1-04.住宅設計、はじめに考えることは
住宅設計のポイントは、「どんな間取りにするか」ということです。
今後、家族が長年そこで生活し、子供たちの成長の場ともなるのが住宅です。
その大切な住宅設計で、はじめに何を考えればいいのかをご紹介していきます。
間取りを考えるとき、私たちが気にしがちなのが「どんな部屋をつくるか」「大きさは」「配置はどうするか」ということです。
もちろん、それも間取り計画では大切なことですが、実はもうひとつ重要なことがあります。
それが「部屋と部屋をつなぐ空間」です。
住宅をひとりの人間の「身体」と考えると、部屋と部屋をつなぐ役目を果たすのは「関節」です。
関節がうまく機能することによって、人間の身体は自然な動きをすることができるのです。
住宅でも、玄関とリビングをつなぐ空間、リビングとキッチンをつなぐ空間など、さまざまな空間が大きなポイントとなります。
たとえば、人が出入りする玄関とトイレが薄いドアひとつで区切られていたらどうでしょうか。

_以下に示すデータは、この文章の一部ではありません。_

===== src/rtl/seven_seg_pkg.sv =====
// Shared seven-segment definitions: glyph patterns, segment bit positions
// and the scan-index one-hot helper.
package seven_seg_pkg;

    localparam int unsigned MAX_DIGITS = 32;

    localparam int unsigned SEG_A  = 7;
    localparam int unsigned SEG_B  = 6;
    localparam int unsigned SEG_C  = 5;
    localparam int unsigned SEG_D  = 4;
    localparam int unsigned SEG_E  = 3;
    localparam int unsigned SEG_F  = 2;
    localparam int unsigned SEG_G  = 1;
    localparam int unsigned SEG_DP = 0;

    localparam logic [7:0] SEG_BLANK = 8'h00;

    // a..g, MSB = a
    localparam logic [6:0] GLYPH_0 = 7'b1111110;
    localparam logic [6:0] GLYPH_1 = 7'b0110000;
    localparam logic [6:0] GLYPH_2 = 7'b1101101;
    localparam logic [6:0] GLYPH_3 = 7'b1111001;
    localparam logic [6:0] GLYPH_4 = 7'b0110011;
    localparam logic [6:0] GLYPH_5 = 7'b1011011;
    localparam logic [6:0] GLYPH_6 = 7'b1011111;
    localparam logic [6:0] GLYPH_7 = 7'b1110000;
    localparam logic [6:0] GLYPH_8 = 7'b1111111;
    localparam logic [6:0] GLYPH_9 = 7'b1111011;
    localparam logic [6:0] GLYPH_A = 7'b1110111;
    localparam logic [6:0] GLYPH_B = 7'b0011111;
    localparam logic [6:0] GLYPH_C = 7'b1001110;
    localparam logic [6:0] GLYPH_D = 7'b0111101;
    localparam logic [6:0] GLYPH_E = 7'b1001111;
    localparam logic [6:0] GLYPH_F = 7'b1000111;

    function automatic logic [MAX_DIGITS-1:0] idx_onehot(input int unsigned i);
        idx_onehot = '0;
        if (i < MAX_DIGITS)
            idx_onehot[i] = 1'b1;
    endfunction

endpackage
===== src/rtl/piso_shift_tx.sv =====
`default_nettype none
// +----------------------------------------------------------------------+
// | Module      : piso_shift_tx                                          |
// | Description : Parallel-in, serial-out transmit register. Captures a  |
// |               WIDTH-bit word on a valid/ready load handshake and     |
// |               shifts it out one bit per accepted serial beat.        |
// |               Optional even-parity beat: PISO_SHIFT_TX_PARITY_EN.    |
// | Revision    : 1.0 - initial release                                  |
// +----------------------------------------------------------------------+
module piso_shift_tx #(
  parameter int WIDTH     = 4,
  parameter bit LSB_FIRST = 1'b1
) (
  input  logic             clk,
  input  logic             clear,
  input  logic [WIDTH-1:0] load_data,
  input  logic             load_valid,
  output logic             load_ready,
  output logic             ser_out,
  output logic             ser_valid,
  output logic             ser_last,
  input  logic             ser_ready
);

  localparam int c_cnt_w = $clog2(WIDTH + 1);

  // Counter value of the last data bit, and of the final beat of the word.
  localparam logic [c_cnt_w-1:0] c_last_data_cnt = c_cnt_w'(WIDTH - 1);
`ifdef PISO_SHIFT_TX_PARITY_EN
  localparam logic [c_cnt_w-1:0] c_final_cnt = c_cnt_w'(WIDTH);
`else
  localparam logic [c_cnt_w-1:0] c_final_cnt = c_cnt_w'(WIDTH - 1);
`endif

  typedef enum logic [0:0] {
    IDLE  = 1'b0,
    SHIFT = 1'b1
  } state_t;

  state_t               r_state, w_state_nxt;
  logic [WIDTH-1:0]     r_shift, w_shift_nxt;
  logic [c_cnt_w-1:0]   r_cnt, w_cnt_nxt;
  logic                 r_ser_valid, w_ser_valid_nxt;
  logic                 r_ser_last, w_ser_last_nxt;
  logic                 r_load_ready, w_load_ready_nxt;
  logic [WIDTH-1:0]     w_shift_adv;
  logic [c_cnt_w-1:0]   w_cnt_inc;
  logic                 w_beat;
`ifdef PISO_SHIFT_TX_PARITY_EN
  logic                 r_parity, w_parity_nxt;
  logic [WIDTH-1:0]     w_parity_word;
`endif

  // The outgoing bit always sits at the exit end of the shift register, so
  // ser_out is a pure register tap and cannot see ser_ready or load_valid.
  assign ser_out    = LSB_FIRST ? r_shift[0] : r_shift[WIDTH-1];
  assign ser_valid  = r_ser_valid;
  assign ser_last   = r_ser_last;
  assign load_ready = r_load_ready;

  assign w_beat      = r_ser_valid & ser_ready;
  assign w_cnt_inc   = r_cnt + c_cnt_w'(1);
  assign w_shift_adv = LSB_FIRST ? {1'b0, r_shift[WIDTH-1:1]}
                                 : {r_shift[WIDTH-2:0], 1'b0};
`ifdef PISO_SHIFT_TX_PARITY_EN
  // Parity bit placed at the exit end, ready to become ser_out.
  assign w_parity_word = LSB_FIRST ? {{(WIDTH-1){1'b0}}, r_parity}
                                   : {r_parity, {(WIDTH-1){1'b0}}};
`endif

  // Next-state and next-output logic; every target holds by default.
  always_comb begin
    w_state_nxt      = r_state;
    w_shift_nxt      = r_shift;
    w_cnt_nxt        = r_cnt;
    w_ser_valid_nxt  = r_ser_valid;
    w_ser_last_nxt   = r_ser_last;
    w_load_ready_nxt = r_load_ready;
`ifdef PISO_SHIFT_TX_PARITY_EN
    w_parity_nxt     = r_parity;
`endif
    case (r_state)
      IDLE: begin
        if (load_valid) begin
          w_state_nxt      = SHIFT;
          w_shift_nxt      = load_data;
          w_cnt_nxt        = '0;
          w_ser_valid_nxt  = 1'b1;
          w_ser_last_nxt   = 1'b0;
          w_load_ready_nxt = 1'b0;
`ifdef PISO_SHIFT_TX_PARITY_EN
          w_parity_nxt     = ^load_data;
`endif
        end
      end
      SHIFT: begin
        if (w_beat) begin
          if (r_cnt == c_final_cnt) begin
            // Final beat accepted: drop the word and reopen the load port.
            w_state_nxt      = IDLE;
            w_shift_nxt      = '0;
            w_ser_valid_nxt  = 1'b0;
            w_ser_last_nxt   = 1'b0;
            w_load_ready_nxt = 1'b1;
          end else begin
            w_cnt_nxt      = w_cnt_inc;
            w_ser_last_nxt = (w_cnt_inc == c_final_cnt);
`ifdef PISO_SHIFT_TX_PARITY_EN
            w_shift_nxt    = (r_cnt == c_last_data_cnt) ? w_parity_word
                                                        : w_shift_adv;
`else
            w_shift_nxt    = w_shift_adv;
`endif
          end
        end
      end
      default: begin
        w_state_nxt = IDLE;
      end
    endcase
  end

  // State and datapath registers; clear overrides everything.
  always_ff @(posedge clk) begin
    if (clear) begin
      r_state      <= IDLE;
      r_shift      <= '0;
      r_cnt        <= '0;
      r_ser_valid  <= 1'b0;
      r_ser_last   <= 1'b0;
      r_load_ready <= 1'b1;
`ifdef PISO_SHIFT_TX_PARITY_EN
      r_parity     <= 1'b0;
`endif
    end else begin
      r_state      <= w_state_nxt;
      r_shift      <= w_shift_nxt;
      r_cnt        <= w_cnt_nxt;
      r_ser_valid  <= w_ser_valid_nxt;
      r_ser_last   <= w_ser_last_nxt;
      r_load_ready <= w_load_ready_nxt;
`ifdef PISO_SHIFT_TX_PARITY_EN
      r_parity     <= w_parity_nxt;
`endif
    end
  end

`ifndef PISO_SHIFT_TX_PARITY_EN
  // Only the parity build advances onto a beat after the last data bit.
  logic w_unused_last_data_cnt;
  assign w_unused_last_data_cnt = ^c_last_data_cnt;
`endif

endmodule
`default_nettype wire

===== config.mk =====
export PLATFORM = sky130hd
export DESIGN_NAME = piso_shift_tx
export DESIGN_NICKNAME = d
export VERILOG_FILES = /design/src/rtl/piso_shift_tx.sv
export SDC_FILE = /design/constraint.sdc
export NUM_CORES = 1
export LEC_CHECK = 0
export BUFFER_PORTS_ARGS = -buffer_cell sky130_fd_sc_hd__clkbuf_2
export CAP_MARGIN = 25
export CORE_UTILIZATION = 25
export DETAILED_ROUTE_END_ITERATION = 16
export PLACE_DENSITY = 0.43
export SLEW_MARGIN = 10
export SYNTH_ARGS = -nofsm -noshare
export SYNTH_HDL_FRONTEND = slang
export SYNTH_SLANG_ARGS = --single-unit

===== constraint.sdc =====
create_clock -name clk -period 2.5 [get_ports clk]
set_input_delay 0.75 -clock clk [delete_from_list [all_inputs] [get_ports clk]]
set_output_delay 0.75 -clock clk [all_outputs]
set_load 0.02 [all_outputs]

# Word level (Yosys, flattened, before mapping)
# Index checks and enable logic that the tools add are counted.
[op_classes]
reduce_logical = 3
muxes = 23
bitwise_logic = 2
eq_ne = 6
n_addsub = 1
[op_table]
columns = ["op", "n"]
rows = [
  ["$mux W3", 4],
  ["$mux W1", 11],
  ["$mux W4", 2],
  ["$pmux W1 S2", 4],
  ["$pmux W4 S2", 1],
  ["$eq A3 B2 Y1 const B", 2],
  ["$pmux W3 S2", 1],
  ["$reduce_and A3 Y1", 2],
  ["$ne A2 B1 Y1 const B", 2],
  ["$ne A2 B2 Y1 const B", 2],
  ["$add A3 B1 Y3 const B", 1],
  ["$reduce_and A2 Y1", 1],
  ["$and A1 B1 Y1", 1],
  ["$not A1 Y1", 1],
]
[totals]
in_bits = 8
reg_bits = 11

# Depth between registers and ports, before layout
[depth]
ltp_word = 5
mapped_depth = 5
depth_no_buf = 5

# Worst setup path before layout
# No wires, ideal clock.
[synth_path]
path_kind = "input to register"
start = "input ser_ready"
end = "register r_shift[0]"
cell_stages = 5
slack_ps = 848
arrival_ps = 1579
t_required_ps = 2427
path_cell_list = "buf_6 > and3_2 > buf_2 > o221a_2 > nor3_2"
[synth_between]
elab_chain_len = 3
[synth_lines]
columns = ["element", "line", "rtl"]
rows = [
  ["start: declaration", "22", "input logic ser_ready"],
  ["$and A1 B1 Y1", "61", "assign w_beat = r_ser_valid & ser_ready;"],
  ["$ne A2 B1 Y1 (no source line)", "n/a", ""],
  ["$reduce_and A2 Y1 (no source line)", "n/a", ""],
  ["end signal: assignment", "137", "r_shift <= w_shift_nxt;"],
  ["end: declaration", "41", "logic [WIDTH-1:0] r_shift, w_shift_nxt;"],
]
# No other way between the ends.
# A chain may end at the register's enable or synchronous reset.

# Final worst setup path
[layout_path]
start = "register r_cnt[1]"
end = "register r_cnt[0]"
[layout_between]
elab_chain_len = 3
[layout_lines]
columns = ["element", "line", "rtl"]
rows = [
  ["start: declaration", "42", "logic [c_cnt_w-1:0] r_cnt, w_cnt_nxt;"],
  ["start signal: assignment", "138", "r_cnt <= w_cnt_nxt;"],
  ["$eq A3 B2 Y1", "98", "if (r_cnt == c_final_cnt) begin"],
  ["$ne A2 B2 Y1 (no source line)", "n/a", ""],
  ["$reduce_and A3 Y1 (no source line)", "n/a", ""],
]
# No other way between the ends.

==> impl_metrics.csv <==
group,metric,value,unit
setup_path,crit_chain,"ha_1, ha_1, nand4b_4, or4b_1, o311ai_0",
setup_path,crit_buf_inv,0,
timing,max-slew-margin-rel,0.6534,
setup_path,worst-setup-path-type,"reg -> reg",
floorplan,ios,12,
setup_path,worst-path-max-fanout,9,
clock_network,cts_buffers,3,
timing,skew,4.319,ps
clock_network,cts_root_buffer,"clkbuf_4",
setup_path,reg2reg_depth,5,
global_route,grt_max_degree,16,
global_route,grt_pass1_wl,2346,µm
detailed_routing,drc,0,
timing,slew_viol_final,0,
yosys,synth_area_per_cell,9.295,µm²
setup_path,cpMostUsedCell,"ha_1",
timing,fmax,562.7,MHz
setup_path,end_kind,"register",
detailed_routing,dr.pass1.iters,2,
yosys,synth.top_cell.area_share,0.3385,
yosys,synth-edff-count,0,
yosys,synth_cells,70,
min_path,hold_path_depth,2,
timing,final.min_clock_period,1777,ps
yosys,synthTopCellsByArea,"dfxtp_1 (34%), ha_1 (5.8%), o221a_2 (5.2%)",
clock_network,ctsLongestPathBuffers,2,
yosys,async_flop_share,0,
clock_network,clk_latency,270,ps
clock_network,post_cts_buffers,0,
setup_path,slowest_stage,"or4b_1",
floorplan,initial_core_util,0.2626,
layout,layout-drive-gt1-share,0.3125,
yosys,yosys.area.top_type,"dfxtp_1",
yosys,synthDistinctLibCells,30,
setup_path,worstPathRequired,2660,ps
layout,multi_input_area,389.1,µm²
setup_path,crit_arrival,1940,ps
detailed_routing,avgRoutedWirePerCell,12.56,µm
clock_network,cts.clk_slew.worst_paths,80,ps
placement,routabilityCongestion,0.6489,
floorplan,die_x,53.02,µm
timing,setup_violations,0,
placement,dp_cells,106,
floorplan,row_count,18,
clock_network,htreeDepth,1,
setup_path,crit_family,"simple AND/OR/NAND/NOR gates",
global_route,gr-total-overflow,0,
global_route,grt_pass1_vias,506,
detailed_routing,drtIter0Drc,2,
yosys,yosysMostFrequentCell,"dfxtp_1",
floorplan,dieHeight,53.02,µm
power_and_ir_drop,power.density,519.6,mW/mm²
timing,rsz0062_at_grt,"false",
global_route,antenna_found_initial,0,
timing,finalSetupTns,0,ps
yosys,ys_seq_elements,11,
yosys,syn-num-nets,81,
global_route,gr-usage-all-layers,0.1169,
detailed_routing,wl,1382,µm
setup_path,startpoint_type,"register",
yosys,yosysSeqAreaShare,0.3385,
yosys,syn_area,650.6,µm²
min_path,hold_class,"reg -> reg",
clock_network,ctsResizeCount,0,
yosys,synthTopCellsByCount,"dfxtp_1 (11), nand2_1 (5), nand3_1 (5)",
placement,port_buffers,11,
yosys,ys.flop_type,"dfxtp_1",
timing,whs,512.5,ps
timing,tightest_slew,518.9,ps
status,outcome,"finished, final reports clean",
layout,area_delta_synth_final,14.23,%
detailed_routing,antenna_left,0,
floorplan,core_region_area,0.002477,mm²
detailed_routing,vias,545,
floorplan,dieArea,0.002811,mm²
timing,hold_violations,0,
detailed_routing,via_per_inst,4.955,
timing,period_share,0.7108,
placement,place_hpwl,977.2,µm
layout,fin_util,0.3000,
power_and_ir_drop,vdd_drop_max,0.2329,mV
clock_network,numClockSinks,11,
clock_network,cts_tree,"yes",
flow_run,drv_cap,0,
layout,seq_area,220.2,µm²
clock_network,cts_hold_buffers,0,
setup_path,path_depth,5,
layout,instances_no_fill,110,
yosys,ys_warn_count,0,
timing,fin_ws,723.0,ps
layout,antennaDiodeCount,0,
placement,pre_cts_ws,659.2,ps
power_and_ir_drop,p_leak,0.2968,nW
setup_path,critPathMaxStageDelay,430,ps
layout,fin_nets,92,
layout,n_fill_cell,293,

パブリック性の高い玄関と、プライバシー性が重要となるトイレが、そのようなかたちで区切られていては落ち着いて生活することはできません。
こういったケースでは、ほど良い距離感で分離されているということが必要となってきます。
住宅の間取りの関節部分では、緩衝地帯ともいえる適度な空間をとることが重要なのです。